Ladri, protettori, prostitute, poliziotti corrotti, cocainomani irrompono, inseguiti dalle sirene della polizia, nella platea del Teatro Nuovo Gian Carlo Menotti: trascinano gli spettatori sotto i riflettori e li “sequestrano” per due ore, inchiodati ad ascoltare le loro storiacce da balordi. Occupando tutto lo spazio a disposizione nella sala, i cantanti-ballerini-attori saltano su e giù dal palco con i loro scatoloni pieni di merce trafugata, polvere da sniffare, soldi da riciclare e trasformano il pubblico in testimone oculare di ogni tipo di trasgressione.
 


È sorprendente come una commedia musicale, probabilmente la prima della storia, The Beggar’s Opera, che debuttò a Londra agli inizi del Settecento, possa sembrare scritta un paio di mesi fa da un drammaturgo, attento lettore delle pagine di cronaca dei nostri quotidiani. Ed è incredibile come avidità capitalistica, crimine, droga, corruzione e disuguaglianza sociale possano diventare ingredienti esilaranti. Ed è assolutamente miracoloso che melodie alla moda più di trecento anni fa risultino “popolari” nel Ventunesimo secolo.
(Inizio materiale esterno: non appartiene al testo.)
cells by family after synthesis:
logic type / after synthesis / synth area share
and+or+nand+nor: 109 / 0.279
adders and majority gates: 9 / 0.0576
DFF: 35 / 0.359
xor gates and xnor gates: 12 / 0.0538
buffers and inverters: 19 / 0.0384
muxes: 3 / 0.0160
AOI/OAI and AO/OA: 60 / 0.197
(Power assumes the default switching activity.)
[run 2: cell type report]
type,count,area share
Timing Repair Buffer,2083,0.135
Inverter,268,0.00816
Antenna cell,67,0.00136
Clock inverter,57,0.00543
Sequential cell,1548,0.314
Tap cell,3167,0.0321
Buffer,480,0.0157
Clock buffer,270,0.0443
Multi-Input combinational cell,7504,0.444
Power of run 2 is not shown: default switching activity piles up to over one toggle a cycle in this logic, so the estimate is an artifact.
**config.mk**
```make
export PLATFORM = sky130hd
export DESIGN_NAME = game_fsm
export DESIGN_NICKNAME = d
export VERILOG_FILES = /design/src/rtl/game_fsm.sv
export SDC_FILE = /design/constraint.sdc
export NUM_CORES = 1
export LEC_CHECK = 0
export CORE_MARGIN = 4
export CORE_UTILIZATION = 60
export DETAILED_ROUTE_END_ITERATION = 16
export DONT_BUFFER_PORTS = 1
export PLACE_DENSITY = 0.76
export SLEW_MARGIN = 10
export SYNTH_ARGS = -nofsm -noshare
export SYNTH_HDL_FRONTEND = slang
export SYNTH_SLANG_ARGS = --single-unit
```
**constraint.sdc**
```tcl
create_clock -name clk -period 2.9 [get_ports clk]
set_input_delay 0.58 -clock clk [delete_from_list [all_inputs] [get_ports clk]]
set_output_delay 0.58 -clock clk [all_outputs]
set_load 0.01 [all_outputs]
```
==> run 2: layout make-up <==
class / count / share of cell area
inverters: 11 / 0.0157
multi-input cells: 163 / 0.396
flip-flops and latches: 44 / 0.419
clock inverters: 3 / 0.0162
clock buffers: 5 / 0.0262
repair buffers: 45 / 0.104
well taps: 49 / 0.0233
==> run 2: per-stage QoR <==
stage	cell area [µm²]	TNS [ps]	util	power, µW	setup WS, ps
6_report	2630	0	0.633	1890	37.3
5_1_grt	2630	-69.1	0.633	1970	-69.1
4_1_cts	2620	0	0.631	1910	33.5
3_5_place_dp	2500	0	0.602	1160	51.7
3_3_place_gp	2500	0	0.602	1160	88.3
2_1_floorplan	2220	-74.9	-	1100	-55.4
## src/rtl/fb_fetch_unit_pkg.sv

```systemverilog
// Shared types and constants for the Firebird instruction-fetch stage.
//   fb_if_state_e : fetch FSM encodings (IDLE / FETCH / DRAIN)
//   fb_if_entry_t : {pc, inst} record held by the fetch FIFOs
package fb_fetch_unit_pkg;

  localparam int FB_32BITS   = 32;
  localparam int FB_IF_DEPTH = 2;

  typedef enum logic [1:0] {
    FB_IF_IDLE  = 2'd0,
    FB_IF_FETCH = 2'd1,
    FB_IF_DRAIN = 2'd2
  } fb_if_state_e;

  typedef struct packed {
    logic [FB_32BITS-1:0] pc;
    logic [FB_32BITS-1:0] inst;
  } fb_if_entry_t;

endpackage

```

## src/rtl/fb_fetch_fifo.sv

```systemverilog
// 2-entry synchronous FIFO of {pc, inst} records.
//   clk, rst : clock, synchronous active-high reset
//   push     : write wdata (ignored when full unless a pop frees the slot)
//   pop      : drop the head (ignored when empty)
//   clear    : empty the FIFO; any same-cycle pop has already been consumed
//   rdata    : head entry (stale contents when count is 0)
//   count    : number of valid entries, 0..2
module fb_fetch_fifo
  import fb_fetch_unit_pkg::*;
(
  input  logic         clk,
  input  logic         rst,
  input  logic         push,
  input  logic         pop,
  input  logic         clear,
  input  fb_if_entry_t wdata,
  output fb_if_entry_t rdata,
  output logic [1:0]   count
);

  fb_if_entry_t mem [FB_IF_DEPTH];
  logic         wr_ptr;
  logic         rd_ptr;
  logic         do_push;
  logic         do_pop;

  assign do_pop  = pop && (count != 2'd0);
  assign do_push = push && ((count != 2'(FB_IF_DEPTH)) || do_pop);
  assign rdata   = mem[rd_ptr];

  always_ff @(posedge clk) begin
    if (rst) begin
      for (int i = 0; i < FB_IF_DEPTH; i++) mem[i] <= '0;
      wr_ptr <= 1'b0;
      rd_ptr <= 1'b0;
      count  <= 2'd0;
    end else if (clear) begin
      // A pop in the same cycle was already seen by the consumer, so
      // clearing everything is equivalent to "pop, then clear".
      wr_ptr <= 1'b0;
      rd_ptr <= 1'b0;
      count  <= 2'd0;
    end else begin
      if (do_push) begin
        mem[wr_ptr] <= wdata;
        wr_ptr      <= ~wr_ptr;
      end
      if (do_pop) rd_ptr <= ~rd_ptr;
      count <= count + {1'b0, do_push} - {1'b0, do_pop};
    end
  end

endmodule

```

## src/rtl/fb_fetch_unit.sv

```systemverilog
// Firebird instruction-fetch stage.
// Holds the word-addressed PC, issues requests to instruction memory,
// pairs in-order responses with their PCs and buffers them in a 2-entry
// FIFO towards decode. Redirects (misprediction) and taken predictions
// flush the stage and discard responses still in flight.
//   clk, rst                       : clock, synchronous active-high reset
//   redirect / redirect_pc         : misprediction and corrected PC
//   pred_valid / pred_pc           : taken prediction from decode
//   imem_req_valid/ready/addr      : request channel (word address)
//   imem_rsp_valid/data            : in-order response channel
//   if_valid / if_pc / if_inst     : FIFO head towards the IF/ID register
//   id_ready                       : IF/ID accepts the head (low = stall)
module fb_fetch_unit
  import fb_fetch_unit_pkg::*;
#(
  parameter logic [31:0] RESET_PC = 32'h0
) (
  input  logic        clk,
  input  logic        rst,
  input  logic        redirect,
  input  logic [31:0] redirect_pc,
  input  logic        pred_valid,
  input  logic [31:0] pred_pc,
  output logic        imem_req_valid,
  input  logic        imem_req_ready,
  output logic [31:0] imem_req_addr,
  input  logic        imem_rsp_valid,
  input  logic [31:0] imem_rsp_data,
  output logic        if_valid,
  output logic [31:0] if_pc,
  output logic [31:0] if_inst,
  input  logic        id_ready
);

  fb_if_state_e state;
  logic [31:0]  pc;
  logic [1:0]   outstanding;
  logic [1:0]   drop_cnt;
  logic [1:0]   drop_next;
  logic [1:0]   out_count;
  logic [1:0]   pend_count;
  logic [2:0]   credit_used;
  logic         flush;
  logic         deq;
  logic         hs;
  logic         rsp_live;
  logic         rsp_keep;
  fb_if_entry_t out_head;
  fb_if_entry_t out_wdata;
  fb_if_entry_t pend_head;
  fb_if_entry_t pend_wdata;
  logic         unused_pend;

  assign flush = redirect || pred_valid;
  assign deq   = if_valid && id_ready;

  // Slots already committed: in flight plus buffered. A head leaving this
  // cycle frees its slot immediately, which is what sustains one
  // instruction per cycle with single-cycle memory.
  assign credit_used = {1'b0, outstanding} + {1'b0, out_count} - {2'b0, deq};

  assign imem_req_valid = (state == FB_IF_FETCH) && (credit_used < 3'(FB_IF_DEPTH)) && !flush;
  assign imem_req_addr  = pc;
  assign hs             = imem_req_valid && imem_req_ready;

  // Responses seen in IDLE belong to requests from before reset.
  assign rsp_live = imem_rsp_valid && (state != FB_IF_IDLE);
  assign rsp_keep = rsp_live && (drop_cnt == 2'd0) && !flush;

  always_comb begin
    drop_next = drop_cnt;
    if (flush)
      drop_next = outstanding - {1'b0, rsp_live};
    else if (rsp_live && (drop_cnt != 2'd0))
      drop_next = drop_cnt - 2'd1;
  end

  always_ff @(posedge clk) begin
    if (rst) begin
      state       <= FB_IF_IDLE;
      pc          <= RESET_PC;
      outstanding <= 2'd0;
      drop_cnt    <= 2'd0;
    end else begin
      outstanding <= outstanding + {1'b0, hs} - {1'b0, rsp_live};
      drop_cnt    <= drop_next;
      if (flush)   pc <= redirect ? redirect_pc : pred_pc;
      else if (hs) pc <= pc + 32'd1;
      case (state)
        FB_IF_IDLE:  state <= FB_IF_FETCH;
        FB_IF_FETCH: if (flush && (drop_next != 2'd0)) state <= FB_IF_DRAIN;
        FB_IF_DRAIN: if (drop_next == 2'd0) state <= FB_IF_FETCH;
        default:     state <= FB_IF_IDLE;
      endcase
    end
  end

  // PCs of accepted requests, popped as their responses are kept.
  assign pend_wdata = '{pc: pc, inst: 32'h0};

  fb_fetch_fifo u_pend (
    .clk   (clk),
    .rst   (rst),
    .push  (hs),
    .pop   (rsp_keep),
    .clear (flush),
    .wdata (pend_wdata),
    .rdata (pend_head),
    .count (pend_count)
  );

  assign out_wdata = '{pc: pend_head.pc, inst: imem_rsp_data};

  fb_fetch_fifo u_out (
    .clk   (clk),
    .rst   (rst),
    .push  (rsp_keep),
    .pop   (deq),
    .clear (flush),
    .wdata (out_wdata),
    .rdata (out_head),
    .count (out_count)
  );

  assign unused_pend = ^{pend_head.inst, pend_count};

  assign if_valid = (out_count != 2'd0);
  assign if_pc    = out_head.pc;
  assign if_inst  = out_head.inst;

endmodule

```
--- src/rtl/arb10_rr_coder.sv ---
// 10-requester round-robin arbiter with bounded hold time and an encoded
// grant index (k+1, zero when idle). States: IDLE -> GRANT -> GAP -> IDLE.
// All outputs are registered; o_state exposes the FSM for debug.
module arb10_rr_coder #(
    parameter int unsigned MAX_HOLD = 15
) (
    input  logic              i_clk,
    input  logic              i_rst,
    arb10_rr_coder_if.slave   bus
);

    typedef enum logic [1:0] {
        ST_IDLE  = 2'd0,
        ST_GRANT = 2'd1,
        ST_GAP   = 2'd2
    } state_t;

    state_t     r_state;
    logic [3:0] r_ptr;
    logic [7:0] r_hold;
    logic [3:0] r_idx;
    logic [9:0] r_grant;
    logic [3:0] r_code;
    logic       r_busy;

    state_t     w_state_nxt;
    logic [3:0] w_ptr_nxt;
    logic [7:0] w_hold_nxt;
    logic [3:0] w_idx_nxt;
    logic [9:0] w_grant_nxt;
    logic [3:0] w_code_nxt;
    logic       w_busy_nxt;

    logic [19:0] w_dbl;
    logic [9:0]  w_rot;
    logic [4:0]  w_sum;
    logic [3:0]  w_sel;
    logic        w_found;
    logic        w_release;

    // Round-robin search: rotate the request vector so ptr lands at bit 0,
    // take the lowest set bit, then map the offset back to a channel index.
    always_comb begin
        w_dbl   = {bus.i_req, bus.i_req} >> r_ptr;
        w_rot   = w_dbl[9:0];
        w_found = |w_rot;
        w_sum   = 5'd0;
        for (int i = 9; i >= 0; i--) begin
            if (w_rot[i]) begin
                w_sum = {1'b0, r_ptr} + 5'(i);
            end
        end
        w_sel = (w_sum >= 5'd10) ? 4'(w_sum - 5'd10) : w_sum[3:0];
    end

    // Next state and registered outputs; one release per grant even when
    // done, request-drop and hold-limit coincide.
    always_comb begin
        w_state_nxt = r_state;
        w_ptr_nxt   = r_ptr;
        w_hold_nxt  = r_hold;
        w_idx_nxt   = r_idx;
        w_grant_nxt = r_grant;
        w_code_nxt  = r_code;
        w_busy_nxt  = r_busy;
        w_release   = bus.i_done || ((bus.i_req & r_grant) == 10'd0) ||
                      (r_hold == 8'(MAX_HOLD));
        case (r_state)
            ST_IDLE: begin
                w_grant_nxt = 10'd0;
                w_code_nxt  = 4'd0;
                w_busy_nxt  = 1'b0;
                if (w_found) begin
                    w_state_nxt = ST_GRANT;
                    w_idx_nxt   = w_sel;
                    w_hold_nxt  = 8'd1;
                    w_grant_nxt = 10'd1 << w_sel;
                    w_code_nxt  = w_sel + 4'd1;
                    w_busy_nxt  = 1'b1;
                end
            end
            ST_GRANT: begin
                w_busy_nxt = 1'b1;
                if (w_release) begin
                    w_state_nxt = ST_GAP;
                    w_grant_nxt = 10'd0;
                    w_code_nxt  = 4'd0;
                    w_ptr_nxt   = (r_idx == 4'd9) ? 4'd0 : r_idx + 4'd1;
                end else begin
                    w_hold_nxt = r_hold + 8'd1;
                end
            end
            ST_GAP: begin
                w_state_nxt = ST_IDLE;
                w_grant_nxt = 10'd0;
                w_code_nxt  = 4'd0;
                w_busy_nxt  = 1'b0;
            end
            default: begin
                w_state_nxt = ST_IDLE;
                w_grant_nxt = 10'd0;
                w_code_nxt  = 4'd0;
                w_busy_nxt  = 1'b0;
            end
        endcase
    end

    // State and output registers; reset abandons any grant and restarts at ch0.
    always_ff @(posedge i_clk or posedge i_rst) begin
        if (i_rst) begin
            r_state <= ST_IDLE;
            r_ptr   <= 4'd0;
            r_hold  <= 8'd0;
            r_idx   <= 4'd0;
            r_grant <= 10'd0;
            r_code  <= 4'd0;
            r_busy  <= 1'b0;
        end else begin
            r_state <= w_state_nxt;
            r_ptr   <= w_ptr_nxt;
            r_hold  <= w_hold_nxt;
            r_idx   <= w_idx_nxt;
            r_grant <= w_grant_nxt;
            r_code  <= w_code_nxt;
            r_busy  <= w_busy_nxt;
        end
    end

    assign bus.o_grant = r_grant;
    assign bus.o_code  = r_code;
    assign bus.o_busy  = r_busy;
    assign bus.o_state = r_state;

endmodule
`src/rtl/ram_march_bist_if.sv`:
```
`default_nettype none
// ============================================================================
// Module      : ram_march_bist_if
// Description : Single-port synchronous RAM access bus between the March BIST
//               initiator (master) and the RAM instance (slave).
// Revision    : 1.0 - initial release
// ============================================================================
interface ram_march_bist_if #(
    parameter int ADDR_W = 4,
    parameter int DATA_W = 8
);
    logic              ram_cs;
    logic              ram_we;
    logic [ADDR_W-1:0] ram_addr;
    logic [DATA_W-1:0] ram_data_in;
    logic [DATA_W-1:0] ram_data_out;

    modport master (
        output ram_cs,
        output ram_we,
        output ram_addr,
        output ram_data_in,
        input  ram_data_out
    );

    modport slave (
        input  ram_cs,
        input  ram_we,
        input  ram_addr,
        input  ram_data_in,
        output ram_data_out
    );
endinterface
`default_nettype wire

```
`src/rtl/ram_march_bist.sv`:
```
`default_nettype none
// ============================================================================
// Module      : ram_march_bist
// Description : 4-element March BIST initiator for a 2^ADDR_W x DATA_W
//               single-port synchronous RAM:
//                 M0 up W(P); M1 up R(P),W(~P); M2 down R(~P),W(P);
//                 M3 down R(P).
//               Reports pass/fail plus the first failing address/data.
//               Optional macro BIST_ERR_COUNT_EN adds a saturating mismatch
//               counter and lets the test run to completion; without it the
//               first mismatch ends the test.
// Revision    : 1.0 - initial release
// ============================================================================
module ram_march_bist #(
    parameter int ADDR_W = 4,
    parameter int DATA_W = 8
) (
    input  wire logic              clk,
    input  wire logic              rst,
    input  wire logic              start,
    input  wire logic [DATA_W-1:0] pattern,
    ram_march_bist_if.master       ram,
    output logic                   busy,
    output logic                   done,
    output logic                   fail,
    output logic [ADDR_W-1:0]      fail_addr,
    output logic [DATA_W-1:0]      fail_data,
    output logic [DATA_W-1:0]      fail_expected
`ifdef BIST_ERR_COUNT_EN
    ,
    output logic [7:0]             err_count
`endif
);

    typedef enum logic [2:0] {
        S_IDLE = 3'd0,
        S_WR   = 3'd1,
        S_RD   = 3'd2,
        S_CMP  = 3'd3,
        S_DONE = 3'd4
    } state_t;

    localparam logic [ADDR_W-1:0] c_addr_max = '1;
    localparam logic [ADDR_W-1:0] c_addr_one = {{(ADDR_W-1){1'b0}}, 1'b1};

    state_t            r_state;
    logic [1:0]        r_elem;
    logic [ADDR_W-1:0] r_addr;
    logic [DATA_W-1:0] r_pattern;
    logic              r_cs;
    logic              r_we;
    logic [DATA_W-1:0] r_din;

    logic              w_up;
    logic              w_last;
    logic [ADDR_W-1:0] w_next_addr;
    logic [DATA_W-1:0] w_rd_exp;
    logic [DATA_W-1:0] w_wr_val;
    logic              w_mismatch;
    logic              w_stop;

    assign ram.ram_cs      = r_cs;
    assign ram.ram_we      = r_we;
    assign ram.ram_addr    = r_addr;
    assign ram.ram_data_in = r_din;

    // Elements 0/1 march upward, 2/3 downward
    assign w_up   = (r_elem < 2'd2);
    assign w_last = w_up ? (r_addr == c_addr_max) : (r_addr == '0);
    // Next element starts at 0 if it marches up (M1), else at the top (M2/M3)
    assign w_next_addr = w_last ? ((r_elem == 2'd0) ? '0 : c_addr_max)
                                : (w_up ? r_addr + c_addr_one : r_addr - c_addr_one);
    assign w_rd_exp   = (r_elem == 2'd2) ? ~r_pattern : r_pattern;
    assign w_wr_val   = (r_elem == 2'd1) ? ~r_pattern : r_pattern;
    assign w_mismatch = (ram.ram_data_out != w_rd_exp);
`ifdef BIST_ERR_COUNT_EN
    assign w_stop = (r_elem == 2'd3) && w_last;
`else
    assign w_stop = ((r_elem == 2'd3) && w_last) || w_mismatch;
`endif

    // March sequencer with registered RAM bus and status outputs
    always_ff @(posedge clk or posedge rst) begin
        if (rst) begin
            r_state       <= S_IDLE;
            r_elem        <= 2'd0;
            r_addr        <= '0;
            r_pattern     <= '0;
            r_cs          <= 1'b0;
            r_we          <= 1'b0;
            r_din         <= '0;
            busy          <= 1'b0;
            done          <= 1'b0;
            fail          <= 1'b0;
            fail_addr     <= '0;
            fail_data     <= '0;
            fail_expected <= '0;
`ifdef BIST_ERR_COUNT_EN
            err_count     <= 8'd0;
`endif
        end else begin
            case (r_state)
                S_IDLE, S_DONE: begin
                    if (start) begin
                        r_state       <= S_WR;
                        r_elem        <= 2'd0;
                        r_addr        <= '0;
                        r_pattern     <= pattern;
                        r_cs          <= 1'b1;
                        r_we          <= 1'b1;
                        r_din         <= pattern;
                        busy          <= 1'b1;
                        done          <= 1'b0;
                        fail          <= 1'b0;
                        fail_addr     <= '0;
                        fail_data     <= '0;
                        fail_expected <= '0;
`ifdef BIST_ERR_COUNT_EN
                        err_count     <= 8'd0;
`endif
                    end
                end
                S_WR: begin
                    r_addr <= w_next_addr;
                    r_cs   <= 1'b1;
                    if (r_elem == 2'd0 && !w_last) begin
                        r_we  <= 1'b1;
                        r_din <= r_pattern;
                    end else begin
                        // Every element after M0 begins each address with a read
                        r_state <= S_RD;
                        r_we    <= 1'b0;
                        r_din   <= '0;
                        if (w_last) begin
                            r_elem <= r_elem + 2'd1;
                        end
                    end
                end
                S_RD: begin
                    r_state <= S_CMP;
                    r_cs    <= 1'b0;
                    r_we    <= 1'b0;
                end
                S_CMP: begin
                    if (w_mismatch) begin
                        fail <= 1'b1;
                        if (!fail) begin
                            fail_addr     <= r_addr;
                            fail_data     <= ram.ram_data_out;
                            fail_expected <= w_rd_exp;
                        end
`ifdef BIST_ERR_COUNT_EN
                        if (err_count != 8'hFF) begin
                            err_count <= err_count + 8'd1;
                        end
`endif
                    end
                    if (w_stop) begin
                        r_state <= S_DONE;
                        r_addr  <= '0;
                        r_cs    <= 1'b0;
                        r_we    <= 1'b0;
                        r_din   <= '0;
                        busy    <= 1'b0;
                        done    <= 1'b1;
                    end else if (r_elem != 2'd3) begin
                        r_state <= S_WR;
                        r_cs    <= 1'b1;
                        r_we    <= 1'b1;
                        r_din   <= w_wr_val;
                    end else begin
                        r_state <= S_RD;
                        r_addr  <= w_next_addr;
                        r_cs    <= 1'b1;
                        r_we    <= 1'b0;
                    end
                end
                default: begin
                    r_state <= S_IDLE;
                    r_cs    <= 1'b0;
                    r_we    <= 1'b0;
                    busy    <= 1'b0;
                end
            endcase
        end
    end

endmodule
`default_nettype wire

```
`src/flat_wrapper.sv`:
```
// flat-port wrapper written by rule: the top's interface ports become plain ports
module ram_march_bist_flat 
#(
    parameter int ADDR_W = 4,
    parameter int DATA_W = 8
)
  (clk, rst, start, pattern, busy, done, fail, fail_addr, fail_data, fail_expected, ram_ram_cs, ram_ram_we, ram_ram_addr, ram_ram_data_in, ram_ram_data_out);
  ram_march_bist_if #(.ADDR_W(ADDR_W), .DATA_W(DATA_W)) ram_i ();
  input  wire logic clk;
  input  wire logic rst;
  input  wire logic start;
  input  wire logic [DATA_W-1:0] pattern;
  output logic busy;
  output logic done;
  output logic fail;
  output logic [ADDR_W-1:0] fail_addr;
  output logic [DATA_W-1:0] fail_data;
  output logic [DATA_W-1:0] fail_expected;
  output wire logic [$bits(ram_i.ram_cs)-1:0] ram_ram_cs;
  output wire logic [$bits(ram_i.ram_we)-1:0] ram_ram_we;
  output wire logic [$bits(ram_i.ram_addr)-1:0] ram_ram_addr;
  output wire logic [$bits(ram_i.ram_data_in)-1:0] ram_ram_data_in;
  input wire logic [$bits(ram_i.ram_data_out)-1:0] ram_ram_data_out;
  assign ram_ram_cs = ram_i.ram_cs;
  assign ram_ram_we = ram_i.ram_we;
  assign ram_ram_addr = ram_i.ram_addr;
  assign ram_ram_data_in = ram_i.ram_data_in;
  assign ram_i.ram_data_out = ram_ram_data_out;
  ram_march_bist #(.ADDR_W(ADDR_W), .DATA_W(DATA_W)) u_core (.clk(clk), .rst(rst), .start(start), .pattern(pattern), .ram(ram_i), .busy(busy), .done(done), .fail(fail), .fail_addr(fail_addr), .fail_data(fail_data), .fail_expected(fail_expected));
endmodule
```
File: config.mk
export PLATFORM = sky130hd
export DESIGN_NAME = dmem_arbiter
export DESIGN_NICKNAME = d
export VERILOG_FILES = /design/src/rtl/dmem_arbiter.sv
export SDC_FILE = /design/constraint.sdc
export NUM_CORES = 1
export LEC_CHECK = 0
export ABC_AREA = 1
export BUFFER_PORTS_ARGS = -buffer_cell sky130_fd_sc_hd__buf_2
export CORE_ASPECT_RATIO = 1.4
export CORE_UTILIZATION = 30
export CTS_CLUSTER_SIZE = 25
export DETAILED_ROUTE_END_ITERATION = 10
export PLACE_DENSITY = 0.72
export SLEW_MARGIN = 0
export SYNTH_ARGS = -nofsm -noshare
export SYNTH_HDL_FRONTEND = slang
export SYNTH_SLANG_ARGS = --single-unit
File: constraint.sdc
create_clock -name clk -period 7 [get_ports clk]
set_input_delay 1.4 -clock clk [delete_from_list [all_inputs] [get_ports clk]]
set_output_delay 1.4 -clock clk [all_outputs]
set_load 0.005 [all_outputs]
L’altra sera, i miserabili, protagonisti dello spettacolo in cartellone al Festival dei 2Mondi fino a domenica 8,  hanno conquistato Spoleto. E il regista, il canadese Robert Carsen, è stato premiato da applausi scroscianti e dal direttore del festival, Giorgio Ferrara che gli ha consegnato alla fine dello spettacolo l’onoreficenza Carispo.

Carsen ha cominciato proprio a Spoleto la sua carriera, quarant’anni fa, come assistente di Menotti, e torna nella cittadina umbra a pochi giorni dal successo del Riccardo III, sua la regia con musiche di Battistelli, alla Fenice di Venezia, e prima di firmare due titoli chiave della prossima stagione del Teatro dell’Opera di Roma: l’Orfeo ed Euridice di Gluck a marzo 2019 e l’Idomeneo di Mozart a novembre 2019.

E in attesa del debutto romano (è la prima volta nella sua carriera internazionale), si gode il successo del suo mendicante, aggiornato, attualizzato (battute su Brexit, governi improvvisati, politici e finanziari corrotti), ma mai stravolto. Grazie al lavoro sullo spartito di William Christie e Les Arts Florissants, complesso specializzato in musica barocca, che si è presentato in scena con abiti da rapper e gli strumenti (d’epoca, preziosissimi) nascosti negli scatoloni insieme con la refurtiva. E grazie all’adattamento del testo dello stesso Carsen, insieme con Ian Burton, drammaturgo, (che ha firmato anche Riccardo III) tra i più autorevoli della scena contemporanea.

Gli interpreti hanno fatto il resto. Che non è poco. E soprattutto non è da tutti. Robert Burt, Beverly Klein, Kate Butter, Benjamin Purkiss, Kraig Thornber, Olivia Brereton, Emma Kate nelson, Sean Lopeman, Gavin Wilkinson, taite-Eliot Drew, Wayne Fitzsimmons, Dominic Owen, Natashia Leaver, Emily Dunn, Louise Dalton e Jocelyn Prah hanno cantato, ballato, esibendosi in vere e proprie acrobazie artistiche (e atletiche) e dando vita, tra i cartoni della scenografia, agile, ma geniale, a una sarabanda irresistibile che cavalca, generi e secoli.

Trasferendo ai nostri giorni il mood trasgressivo dell’opera settecentesca, riassunto e servito come una rasoiata dall’eroe maledetto: «I leoni, i lupi e gli avvoltoi non vivono insieme in orde o greggi.
Di tutti gli animali da preda, soltanto l’uomo è socievole. Ognuno di noi caccia il suo vicino, eppure viviamo insieme».